Questo pomeriggio lo hanno ribadito, con “parole vere e non di circostanza”, anche il Sindaco di Bedonia e Gerardo, l’attuale Presidente della CRI, durante l’emozionante orazione funebre: “Sei andato, sei dovuto andare. Resta davvero un silenzio assordante e il vuoto che si crea attorno. Ci lasci però le tue piccole grandi manie, che altro non sono che l'amore per la tua Croce Rossa: «Ci sono le luci accese, c'è da chiudere il garage, un mezzo è rimasto fuori, c'è da archiviare questo articolo della Gazzetta, c'è da ringraziare questo e quello, abbiamo risposto subito, vero?». Ci hai insegnato che l'unica vera ragione di vita, per una vita davvero vissuta, per una vita vissuta bene, è Aiutare, con qualunque divisa, non importa il colore, ma farlo. Perché è meglio fare che non fare, tentare che rinunciare. Ci resta così la consapevolezza che sarai sempre con noi, oltre alla fortuna di aver conosciuto una persona speciale e che ci ha insegnato cos'è l'altruismo. Che bisogna aiutarsi, sempre e comunque.
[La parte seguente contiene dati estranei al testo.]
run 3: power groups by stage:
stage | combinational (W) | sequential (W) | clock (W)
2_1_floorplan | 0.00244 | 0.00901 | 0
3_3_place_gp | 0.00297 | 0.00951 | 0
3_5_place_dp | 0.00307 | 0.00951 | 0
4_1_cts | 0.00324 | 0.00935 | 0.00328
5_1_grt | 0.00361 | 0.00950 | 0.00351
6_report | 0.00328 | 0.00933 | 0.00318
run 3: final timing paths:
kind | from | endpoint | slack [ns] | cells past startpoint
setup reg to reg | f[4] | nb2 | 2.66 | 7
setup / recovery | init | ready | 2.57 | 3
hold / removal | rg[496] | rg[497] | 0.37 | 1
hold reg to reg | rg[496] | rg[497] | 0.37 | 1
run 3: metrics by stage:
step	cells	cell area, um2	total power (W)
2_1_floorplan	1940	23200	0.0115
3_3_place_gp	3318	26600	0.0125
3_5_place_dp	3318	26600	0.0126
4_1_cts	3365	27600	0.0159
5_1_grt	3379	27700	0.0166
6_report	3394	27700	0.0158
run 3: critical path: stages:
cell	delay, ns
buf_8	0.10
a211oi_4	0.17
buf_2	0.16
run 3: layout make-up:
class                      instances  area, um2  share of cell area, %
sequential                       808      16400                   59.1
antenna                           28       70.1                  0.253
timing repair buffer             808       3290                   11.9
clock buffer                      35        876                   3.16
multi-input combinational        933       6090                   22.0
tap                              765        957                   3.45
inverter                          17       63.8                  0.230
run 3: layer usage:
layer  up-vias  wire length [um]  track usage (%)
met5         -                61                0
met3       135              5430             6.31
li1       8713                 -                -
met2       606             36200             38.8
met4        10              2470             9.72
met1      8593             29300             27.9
Una soluzione la si trova sempre, anche se si deve smuovere un monte intero”.
 
Praticamente lui e la Croce Rossa hanno camminato insieme per tutti questi anni. Ora possiamo dirlo: fino all’ultimo respiro, fino a quando i “suoi” ragazzi dell'ambulanza gli piombano in casa e tentano anche l’impossibile.